A reference genome for common bean and genome-wide analysis of dual domestications


Jeremy Schmutz Phillip E McClean Sujan Mamidi G Albert Wu Steven B Cannon Jane Grimwood Jerry Jenkins Shengqiang Shu Qijian Song Carolina Chavarro Mirayda Torres-Torres Valerie Geffroy Samira Mafi Moghaddam Dongying Gao Brian Abernathy Kerrie Barry
Matthew Blair Mark A Brick Mansi Chovatia Paul Gepts David M Goodstein Michael Gonzales Uffe Hellsten David L Hyten Gaofeng Jia James D Kelly Dave Kudrna Rian Lee Manon M S Richard Phillip N Miklas Juan M Osorno Josiane Rodrigues Vincent Thareau
Carlos A Urrea Mei Wang Yeisoo Yu Ming Zhang Rod A Wing Perry B Cregan Daniel S Rokhsar Scott A Jackson

Nature Genetics (2014) doi:10.1038/ng.3008

Received 08 November 2013, Accepted 15 May 2014, Published online 08 June 2014



Common bean (Phaseolus vulgaris L.) is the most important grain legume for human consumption and has a role in sustainable agriculture owing to its ability to fix atmospheric nitrogen.
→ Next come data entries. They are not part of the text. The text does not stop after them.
`src/rtl/gpio_cmd_pkg.sv`:
```
// shared constants for the command-driven general purpose line port
package gpio_cmd_pkg;

	// register byte offsets
	localparam logic [7:0] DIR_OFFSET = 8'h00;
	localparam logic [7:0] CMD_OFFSET = 8'h04;
	localparam logic [7:0] SET_ALL_OFFSET = 8'h08;
	localparam logic [7:0] RST_REPORT_OFFSET = 8'h0C;
	localparam logic [7:0] LINE_STATE_OFFSET = 8'h10;
	localparam logic [7:0] QUERY_OFFSET = 8'h14;
	localparam logic [7:0] IRQ_STATUS_OFFSET = 8'h18;
	localparam logic [7:0] IRQ_CLEAR_OFFSET = 8'h1C;
	localparam logic [7:0] IRQ_ENABLE_OFFSET = 8'h20;
	localparam logic [7:0] SAVE_OFFSET = 8'h24;

	// command register field layout
	localparam int CMD_LINE_LSB = 0;
	localparam int CMD_LINE_MSB = 7;
	localparam int CMD_OP_LSB = 8;
	localparam int CMD_OP_MSB = 11;
	localparam int CMD_VALUE_LSB = 16;
	localparam int CMD_VALUE_MSB = 31;

	// report register field layout
	localparam int REPORT_INPUT_LSB = 16;
	localparam int QUERY_VALID_BIT = 8;

	// interrupt status bit positions
	localparam int IRQ_ERR_BIT = 0;
	localparam int IRQ_SAVE_BIT = 1;
	localparam int IRQ_BITS = 2;

	// reset values
	localparam logic [15:0] DIR_RESET = 16'h0000;
	localparam logic [15:0] RST_STATE_FACTORY = 16'hFFFF;
	localparam logic [15:0] OUT_RESET = 16'hFFFF;
	localparam logic [1:0] IRQ_ENABLE_RESET = 2'h0;

	// bus responses
	localparam logic [1:0] RESP_OKAY = 2'h0;
	localparam logic [1:0] RESP_SLVERR = 2'h2;

	// command opcodes written to the command register
	typedef enum logic [3:0] {
		OP_NONE = 4'h0,
		OP_DRIVE_HIGH = 4'h1,
		OP_DRIVE_LOW = 4'h2,
		OP_SET_RESET_STATE = 4'h3,
		OP_QUERY_RESET_STATE = 4'h4
	} cmd_op_t;

endpackage

```
`src/rtl/gpio_command_port.sv`:
```
// general purpose line port with direction mask, line commands and reset states
`timescale 1ns/100ps
// Behaviour
// - sixteen-bit direction mask, one means output
// - drive-high command sets chosen output high
// - drive-low command sets chosen output low
// - outputs go high after reset unless redefined
// - drive commands to input lines change nothing
// - reset-state command on non-output flags error
// - nonzero reset value records high, zero low
// - full report: states plus input dash marks
// - single-line query answers zero or one
// - reset-state command executes immediately, unqueued
// - reset-state changes stored to nonvolatile automatically
// - reset-state command accepted in every axis mode
// - save command stores direction mask too
// - new output starts at its reset state
// - factory reset state is high everywhere
module gpio_command_port #(
	parameter int LINES = 16
) (
	// clock and reset
	input wire logic clk,
	input wire logic sys_rst,
	// axi4-lite write address
	input wire logic [7:0] s_axi_awaddr,
	input wire logic s_axi_awvalid,
	output logic s_axi_awready,
	// axi4-lite write data
	input wire logic [31:0] s_axi_wdata,
	input wire logic [3:0] s_axi_wstrb,
	input wire logic s_axi_wvalid,
	output logic s_axi_wready,
	// axi4-lite write response
	output logic [1:0] s_axi_bresp,
	output logic s_axi_bvalid,
	input wire logic s_axi_bready,
	// axi4-lite read address
	input wire logic [7:0] s_axi_araddr,
	input wire logic s_axi_arvalid,
	output logic s_axi_arready,
	// axi4-lite read data
	output logic [31:0] s_axi_rdata,
	output logic [1:0] s_axi_rresp,
	output logic s_axi_rvalid,
	input wire logic s_axi_rready,
	// general purpose line pins
	input wire logic [15:0] gpio_in,
	output logic [15:0] gpio_out,
	output logic [15:0] gpio_oe,
	// nonvolatile parameter store
	output logic nv_store,
	output logic [15:0] nv_store_dir,
	output logic [15:0] nv_store_rst_state,
	input wire logic nv_load,
	input wire logic [15:0] nv_load_dir,
	input wire logic [15:0] nv_load_rst_state,
	// interrupt
	output logic irq
);

	// elaboration-time check: the pin and register layout is fixed at sixteen lines
	if (LINES != 16) begin
		$error("gpio_command_port supports exactly 16 lines");
	end

	// pin synchroniser, first stage read only by the second
	logic [15:0] pin_meta;
	logic [15:0] pin_sync;

	always_ff @(posedge clk) begin
		pin_meta <= gpio_in;
		pin_sync <= pin_meta;
	end

	// bus handshake state
	logic next_awready;
	logic next_wready;
	logic next_bvalid;
	logic [1:0] next_bresp;
	logic next_arready;
	logic next_rvalid;
	logic [1:0] next_rresp;
	logic [31:0] next_rdata;
	logic wr_fire;
	logic rd_fire;
	logic wr_full;
	logic wr_hit;
	logic rd_hit;
	logic [31:0] rd_word;

	// port state
	logic [15:0] dir;
	logic [15:0] rst_state;
	logic [15:0] out_level;
	logic [1:0] irq_status;
	logic [1:0] irq_enable;
	logic query_valid;
	logic query_value;
	logic [15:0] next_dir;
	logic [15:0] next_rst_state;
	logic [15:0] next_out_level;
	logic [1:0] next_irq_status;
	logic [1:0] next_irq_enable;
	logic next_query_valid;
	logic next_query_value;
	logic next_nv_store;
	logic next_irq;

	assign wr_fire = s_axi_awvalid && s_axi_awready && s_axi_wvalid && s_axi_wready;
	assign rd_fire = s_axi_arvalid && s_axi_arready;
	// commands act only on full-word writes so no half command is ever issued
	assign wr_full = (s_axi_wstrb == 4'hF);

	// write address decode
	always_comb begin
		if (s_axi_awaddr == gpio_cmd_pkg::DIR_OFFSET) begin
			wr_hit = 1'b1;
		end else if (s_axi_awaddr == gpio_cmd_pkg::CMD_OFFSET) begin
			wr_hit = 1'b1;
		end else if (s_axi_awaddr == gpio_cmd_pkg::SET_ALL_OFFSET) begin
			wr_hit = 1'b1;
		end else if (s_axi_awaddr == gpio_cmd_pkg::IRQ_CLEAR_OFFSET) begin
			wr_hit = 1'b1;
		end else if (s_axi_awaddr == gpio_cmd_pkg::IRQ_ENABLE_OFFSET) begin
			wr_hit = 1'b1;
		end else if (s_axi_awaddr == gpio_cmd_pkg::SAVE_OFFSET) begin
			wr_hit = 1'b1;
		end else begin
			wr_hit = 1'b0;
		end
	end

	// read mux; the report puts a one in the upper half for each input line
	always_comb begin
		rd_hit = 1'b1;
		rd_word = 32'h0000_0000;
		if (s_axi_araddr == gpio_cmd_pkg::DIR_OFFSET) begin
			rd_word[15:0] = dir;
		end else if (s_axi_araddr == gpio_cmd_pkg::RST_REPORT_OFFSET) begin
			rd_word[15:0] = rst_state & dir;
			rd_word[gpio_cmd_pkg::REPORT_INPUT_LSB +: 16] = ~dir;
		end else if (s_axi_araddr == gpio_cmd_pkg::LINE_STATE_OFFSET) begin
			rd_word[15:0] = (pin_sync & ~dir) | (out_level & dir);
		end else if (s_axi_araddr == gpio_cmd_pkg::QUERY_OFFSET) begin
			rd_word[0] = query_value;
			rd_word[gpio_cmd_pkg::QUERY_VALID_BIT] = query_valid;
		end else if (s_axi_araddr == gpio_cmd_pkg::IRQ_STATUS_OFFSET) begin
			rd_word[1:0] = irq_status;
		end else if (s_axi_araddr == gpio_cmd_pkg::IRQ_ENABLE_OFFSET) begin
			rd_word[1:0] = irq_enable;
		end else if (s_axi_araddr == gpio_cmd_pkg::CMD_OFFSET) begin
			rd_word = 32'h0000_0000;
		end else if (s_axi_araddr == gpio_cmd_pkg::SET_ALL_OFFSET) begin
			rd_word[15:0] = out_level;
		end else begin
			rd_hit = 1'b0;
		end
	end

	// axi4-lite handshakes: address and data taken together, one cycle later
	always_comb begin
		next_awready = 1'b0;
		next_wready = 1'b0;
		next_bvalid = s_axi_bvalid;
		next_bresp = s_axi_bresp;
		next_arready = 1'b0;
		next_rvalid = s_axi_rvalid;
		next_rresp = s_axi_rresp;
		next_rdata = s_axi_rdata;
		if (s_axi_awvalid && s_axi_wvalid && !s_axi_awready && !s_axi_bvalid) begin
			next_awready = 1'b1;
			next_wready = 1'b1;
		end
		if (wr_fire) begin
			next_bvalid = 1'b1;
			next_bresp = wr_hit ? gpio_cmd_pkg::RESP_OKAY : gpio_cmd_pkg::RESP_SLVERR;
		end else if (s_axi_bvalid && s_axi_bready) begin
			next_bvalid = 1'b0;
		end
		if (s_axi_arvalid && !s_axi_arready && !s_axi_rvalid) begin
			next_arready = 1'b1;
		end
		if (rd_fire) begin
			next_rvalid = 1'b1;
			next_rdata = rd_hit ? rd_word : 32'h0000_0000;
			next_rresp = rd_hit ? gpio_cmd_pkg::RESP_OKAY : gpio_cmd_pkg::RESP_SLVERR;
		end else if (s_axi_rvalid && s_axi_rready) begin
			next_rvalid = 1'b0;
		end
	end

	always_ff @(posedge clk) begin
		if (sys_rst) begin
			s_axi_awready <= 1'b0;
			s_axi_wready <= 1'b0;
			s_axi_bvalid <= 1'b0;
			s_axi_bresp <= gpio_cmd_pkg::RESP_OKAY;
			s_axi_arready <= 1'b0;
			s_axi_rvalid <= 1'b0;
			s_axi_rresp <= gpio_cmd_pkg::RESP_OKAY;
			s_axi_rdata <= 32'h0000_0000;
		end else begin
			s_axi_awready <= next_awready;
			s_axi_wready <= next_wready;
			s_axi_bvalid <= next_bvalid;
			s_axi_bresp <= next_bresp;
			s_axi_arready <= next_arready;
			s_axi_rvalid <= next_rvalid;
			s_axi_rresp <= next_rresp;
			s_axi_rdata <= next_rdata;
		end
	end

	// command execution; every command acts in the cycle it is written, unless a load in that same cycle wins over it
	always_comb begin
		logic [7:0] line;
		logic [3:0] op;
		logic [15:0] value;
		logic [15:0] line_bit;
		logic [15:0] new_out;
		logic err;
		logic store;
		logic [1:0] clr;
		line = s_axi_wdata[gpio_cmd_pkg::CMD_LINE_MSB:gpio_cmd_pkg::CMD_LINE_LSB];
		op = s_axi_wdata[gpio_cmd_pkg::CMD_OP_MSB:gpio_cmd_pkg::CMD_OP_LSB];
		value = s_axi_wdata[gpio_cmd_pkg::CMD_VALUE_MSB:gpio_cmd_pkg::CMD_VALUE_LSB];
		line_bit = 16'h0001 << line[3:0];
		new_out = 16'h0000;
		err = 1'b0;
		store = 1'b0;
		clr = 2'h0;
		next_dir = dir;
		next_rst_state = rst_state;
		next_out_level = out_level;
		next_irq_enable = irq_enable;
		next_query_valid = query_valid;
		next_query_value = query_value;
		if (nv_load) begin
			// restored parameters: outputs settle at the stored reset state
			next_dir = nv_load_dir;
			next_rst_state = nv_load_rst_state;
			next_out_level = nv_load_rst_state;
		end else if (wr_fire) begin
			if (s_axi_awaddr == gpio_cmd_pkg::DIR_OFFSET) begin
				// per byte lane, any value 0000..FFFF accepted
				if (s_axi_wstrb[0]) begin
					next_dir[7:0] = s_axi_wdata[7:0];
				end
				if (s_axi_wstrb[1]) begin
					next_dir[15:8] = s_axi_wdata[15:8];
				end
				new_out = next_dir & ~dir;
				next_out_level = (out_level & ~new_out) | (rst_state & new_out);
			end else if (s_axi_awaddr == gpio_cmd_pkg::CMD_OFFSET && wr_full) begin
				// no queue and no mode check: accepted in every axis mode
				if (line > 8'h0F && op != gpio_cmd_pkg::OP_NONE) begin
					err = 1'b1;
				end else if (op == gpio_cmd_pkg::OP_DRIVE_HIGH) begin
					next_out_level = out_level | (line_bit & dir);
				end else if (op == gpio_cmd_pkg::OP_DRIVE_LOW) begin
					next_out_level = out_level & ~(line_bit & dir);
				end else if (op == gpio_cmd_pkg::OP_SET_RESET_STATE) begin
					if ((dir & line_bit) == 16'h0000) begin
						err = 1'b1;
					end else begin
						if (value != 16'h0000) begin
							next_rst_state = rst_state | line_bit;
						end else begin
							next_rst_state = rst_state & ~line_bit;
						end
						store = 1'b1;
					end
				end else if (op == gpio_cmd_pkg::OP_QUERY_RESET_STATE) begin
					if ((dir & line_bit) == 16'h0000) begin
						err = 1'b1;
						next_query_valid = 1'b0;
					end else begin
						next_query_valid = 1'b1;
						next_query_value = |(rst_state & line_bit);
					end
				end else if (op != gpio_cmd_pkg::OP_NONE) begin
					err = 1'b1;
				end
			end else if (s_axi_awaddr == gpio_cmd_pkg::SET_ALL_OFFSET && wr_full) begin
				// data aimed at input lines has no effect
				next_out_level = (out_level & ~dir) | (s_axi_wdata[15:0] & dir);
			end else if (s_axi_awaddr == gpio_cmd_pkg::IRQ_CLEAR_OFFSET && s_axi_wstrb[0]) begin
				clr = s_axi_wdata[1:0];
			end else if (s_axi_awaddr == gpio_cmd_pkg::IRQ_ENABLE_OFFSET && s_axi_wstrb[0]) begin
				next_irq_enable = s_axi_wdata[1:0];
			end else if (s_axi_awaddr == gpio_cmd_pkg::SAVE_OFFSET && wr_full) begin
				store = 1'b1;
			end
		end
		next_nv_store = store;
		// set wins over a clear in the same cycle
		next_irq_status = irq_status & ~clr;
		next_irq_status[gpio_cmd_pkg::IRQ_ERR_BIT] = next_irq_status[gpio_cmd_pkg::IRQ_ERR_BIT] | err;
		next_irq_status[gpio_cmd_pkg::IRQ_SAVE_BIT] = next_irq_status[gpio_cmd_pkg::IRQ_SAVE_BIT] | store;
		next_irq = |(next_irq_status & next_irq_enable);
	end

	// store snapshot uses the post-command values so the archive is current
	always_ff @(posedge clk) begin
		if (sys_rst) begin
			dir <= gpio_cmd_pkg::DIR_RESET;
			rst_state <= gpio_cmd_pkg::RST_STATE_FACTORY;
			out_level <= gpio_cmd_pkg::OUT_RESET;
			irq_status <= 2'h0;
			irq_enable <= gpio_cmd_pkg::IRQ_ENABLE_RESET;
			query_valid <= 1'b0;
			query_value <= 1'b0;
			nv_store <= 1'b0;
			nv_store_dir <= gpio_cmd_pkg::DIR_RESET;
			nv_store_rst_state <= gpio_cmd_pkg::RST_STATE_FACTORY;
			irq <= 1'b0;
		end else begin
			dir <= next_dir;
			rst_state <= next_rst_state;
			out_level <= next_out_level;
			irq_status <= next_irq_status;
			irq_enable <= next_irq_enable;
			query_valid <= next_query_valid;
			query_value <= next_query_value;
			nv_store <= next_nv_store;
			nv_store_dir <= next_dir;
			nv_store_rst_state <= next_rst_state;
			irq <= next_irq;
		end
	end

	// pin drivers; input lines are released, not driven
	always_ff @(posedge clk) begin
		if (sys_rst) begin
			gpio_out <= gpio_cmd_pkg::OUT_RESET;
			gpio_oe <= gpio_cmd_pkg::DIR_RESET;
		end else begin
			gpio_out <= next_out_level;
			gpio_oe <= next_dir;
		end
	end

endmodule

```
We assembled 473 Mb of the 587-Mb genome and genetically anchored 98% of this sequence in 11 chromosome-scale pseudomolecules. We compared the genome for the common bean against the soybean genome to find changes in soybean resulting from polyploidy. Using resequencing of 60 wild individuals and 100 landraces from the genetically differentiated Mesoamerican and Andean gene pools, we confirmed 2 independent domestications from genetic pools that diverged before human colonization. Less than 10% of the 74 Mb of sequence putatively involved in domestication was shared by the two domestication events. We identified a set of genes linked with increased leaf and seed size and combined these results with quantitative trait locus data from Mesoamerican cultivars. Genes affected by domestication may be useful for genomics-enabled crop improvement.